Clean energy means reducing US dependence on oil and boosting renewable energy. With less than 5 per cent of the world's population, the US consumes about 25 per cent of the world's oil.

Recent high prices for oil, followed by the economic crisis, have reduced oil use in America. If the Obama programme is successful, there may be less US demand for the commodity when global growth resumes, keeping the price lower for Asian oil importers.

But that will accentuate the increasingly prominent role of big emerging economies in general, and those in Asia in particular, as sources of global warming gases. These come chiefly from burning fossil fuels, and from clearing forests for farming. Recent studies have concluded that China has overtaken the US as the largest emitter of carbon dioxide, the main greenhouse gas. If the US re-engages constructively in international negotiations on climate change, as Mr Obama has promised, the pressure will grow on all countries, not just developed economies, to control their emissions.

Alone among advanced economies, the Bush administration had refused to ratify the Kyoto Protocol to limit greenhouse gases, arguing that it would hurt the US economy and that it unfairly excluded big developing country emitters such as China and India. Now that a successor treaty is being negotiated to replace Kyoto when it expires in 2012, US participation is seen as key to a comprehensive global deal.

But what will the US undertake to do and what will it expect from its negotiating partners? Mr Obama says he wants to bring in a market-based cap-and-trade system to cut carbon emissions by the amount scientists say is necessary to prevent potentially catastrophic climate change: 80 per cent below 1990 levels by 2050. He also says his administration will establish strong annual reduction targets in the US and implement a programme to bring emissions back to 1990 levels by 2020.

To build a clean energy future, he says, his administration will invest US$150 billion to expand wind, solar, geothermal and other renewable power in the 10 years from 2009. The aim is to create five million new 'green' jobs and require 25 per cent of US electricity to come from renewable sources by 2025, while promoting energy efficiency and conservation.
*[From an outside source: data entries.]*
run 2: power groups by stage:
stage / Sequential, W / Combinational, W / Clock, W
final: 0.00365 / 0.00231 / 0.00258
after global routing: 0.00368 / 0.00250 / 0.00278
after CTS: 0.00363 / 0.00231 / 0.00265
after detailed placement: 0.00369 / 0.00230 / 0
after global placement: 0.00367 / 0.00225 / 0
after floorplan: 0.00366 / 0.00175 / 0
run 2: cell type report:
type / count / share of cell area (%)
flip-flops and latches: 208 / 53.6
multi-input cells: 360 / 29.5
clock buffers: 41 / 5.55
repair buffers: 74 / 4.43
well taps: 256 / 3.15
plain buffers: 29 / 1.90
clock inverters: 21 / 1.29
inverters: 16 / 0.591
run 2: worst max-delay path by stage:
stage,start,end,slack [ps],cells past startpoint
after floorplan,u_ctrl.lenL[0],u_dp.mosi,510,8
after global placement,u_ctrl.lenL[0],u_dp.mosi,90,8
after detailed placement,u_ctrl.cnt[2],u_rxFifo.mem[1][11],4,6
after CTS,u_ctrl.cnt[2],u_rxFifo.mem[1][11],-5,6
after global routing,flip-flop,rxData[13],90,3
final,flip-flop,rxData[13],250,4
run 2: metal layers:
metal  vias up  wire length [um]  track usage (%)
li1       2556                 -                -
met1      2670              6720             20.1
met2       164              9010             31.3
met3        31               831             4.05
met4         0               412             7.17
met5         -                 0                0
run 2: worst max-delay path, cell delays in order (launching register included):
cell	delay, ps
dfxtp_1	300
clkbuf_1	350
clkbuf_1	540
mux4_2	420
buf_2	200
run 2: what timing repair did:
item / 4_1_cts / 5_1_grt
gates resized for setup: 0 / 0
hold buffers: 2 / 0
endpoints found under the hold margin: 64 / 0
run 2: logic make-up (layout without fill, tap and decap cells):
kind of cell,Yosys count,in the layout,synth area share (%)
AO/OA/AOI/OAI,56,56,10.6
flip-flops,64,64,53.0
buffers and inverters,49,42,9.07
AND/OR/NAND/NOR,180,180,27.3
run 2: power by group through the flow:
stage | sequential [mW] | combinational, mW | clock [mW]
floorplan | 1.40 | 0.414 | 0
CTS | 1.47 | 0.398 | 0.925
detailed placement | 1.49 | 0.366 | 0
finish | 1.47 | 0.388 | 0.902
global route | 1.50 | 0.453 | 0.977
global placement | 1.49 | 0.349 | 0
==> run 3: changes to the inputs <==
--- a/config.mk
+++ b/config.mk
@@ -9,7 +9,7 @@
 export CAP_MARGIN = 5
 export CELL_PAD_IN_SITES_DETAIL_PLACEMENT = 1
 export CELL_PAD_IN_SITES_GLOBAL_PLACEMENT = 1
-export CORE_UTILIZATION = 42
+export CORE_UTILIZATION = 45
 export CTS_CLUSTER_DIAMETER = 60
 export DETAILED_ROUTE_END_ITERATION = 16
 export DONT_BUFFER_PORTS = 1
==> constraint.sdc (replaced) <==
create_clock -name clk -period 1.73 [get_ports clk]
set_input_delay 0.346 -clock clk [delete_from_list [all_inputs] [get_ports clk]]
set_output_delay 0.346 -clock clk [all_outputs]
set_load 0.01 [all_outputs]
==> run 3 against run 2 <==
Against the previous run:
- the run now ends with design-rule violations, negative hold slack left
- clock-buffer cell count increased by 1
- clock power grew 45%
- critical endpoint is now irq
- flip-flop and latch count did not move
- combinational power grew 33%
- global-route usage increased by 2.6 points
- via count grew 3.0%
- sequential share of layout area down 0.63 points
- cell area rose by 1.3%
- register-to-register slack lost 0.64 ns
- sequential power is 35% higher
===== config.mk =====
export PLATFORM = sky130hd
export DESIGN_NAME = bus_wake_filter
export DESIGN_NICKNAME = d
export VERILOG_FILES = /design/src/rtl/bwf_pkg.sv /design/src/rtl/bwf_run_counter.sv /design/src/rtl/bwf_fsm.sv /design/src/rtl/bus_wake_filter.sv
export SDC_FILE = /design/constraint.sdc
export NUM_CORES = 1
export LEC_CHECK = 0
export CORE_ASPECT_RATIO = 1.5
export CORE_MARGIN = 10
export CORE_UTILIZATION = 57
export CTS_CLUSTER_SIZE = 20
export DETAILED_ROUTE_END_ITERATION = 8
export PLACE_DENSITY = 0.75
export SYNTH_ARGS = -nofsm -noshare
export SYNTH_HDL_FRONTEND = slang
export SYNTH_SLANG_ARGS = --single-unit

===== constraint.sdc =====
create_clock -name clk -period 2.18 [get_ports clk]
set_input_delay 0.327 -clock clk [delete_from_list [all_inputs] [get_ports clk]]
set_output_delay 0.327 -clock clk [all_outputs]
set_load 0.1 [all_outputs]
To try to hasten an international consensus on how to combat climate change and share the costs, Mr Obama says he will create a global energy forum of the largest greenhouse gas emitters, consisting of the Group of Eight countries plus Brazil, China, Mexico and South Africa.

Mr Jason Grumet, the President- elect's energy and climate change adviser, explained last month that the US had to 'move quickly domestically so we can get back in the game internationally. We cannot have a meaningful impact on the international discussion until we develop a meaningful domestic consensus'.

However, putting a price on greenhouse gas emissions and making polluting companies pay would add costs to the economy and is likely to be unpopular. While renewable power may one day compete with coal, gas and nuclear power, it is currently more costly and less reliable.

Meanwhile, China and other developing countries expect substantial aid from the developed world if they are to curb emissions without sacrificing economic growth.

At a conference in Beijing last weekend, Chinese officials said wealthy nations should divert up to 1 per cent of their gross domestic product to pay for clean technology transfers and help the Third World cope with damage caused by climate change. This would amount to about US$284 billion a year if member countries of the Organisation for Economic Cooperation and Development paid up, based on the size of their economies last year.

As always, the devil is in the details.

The writer is an energy and security specialist at the Institute of Southeast Asian Studies.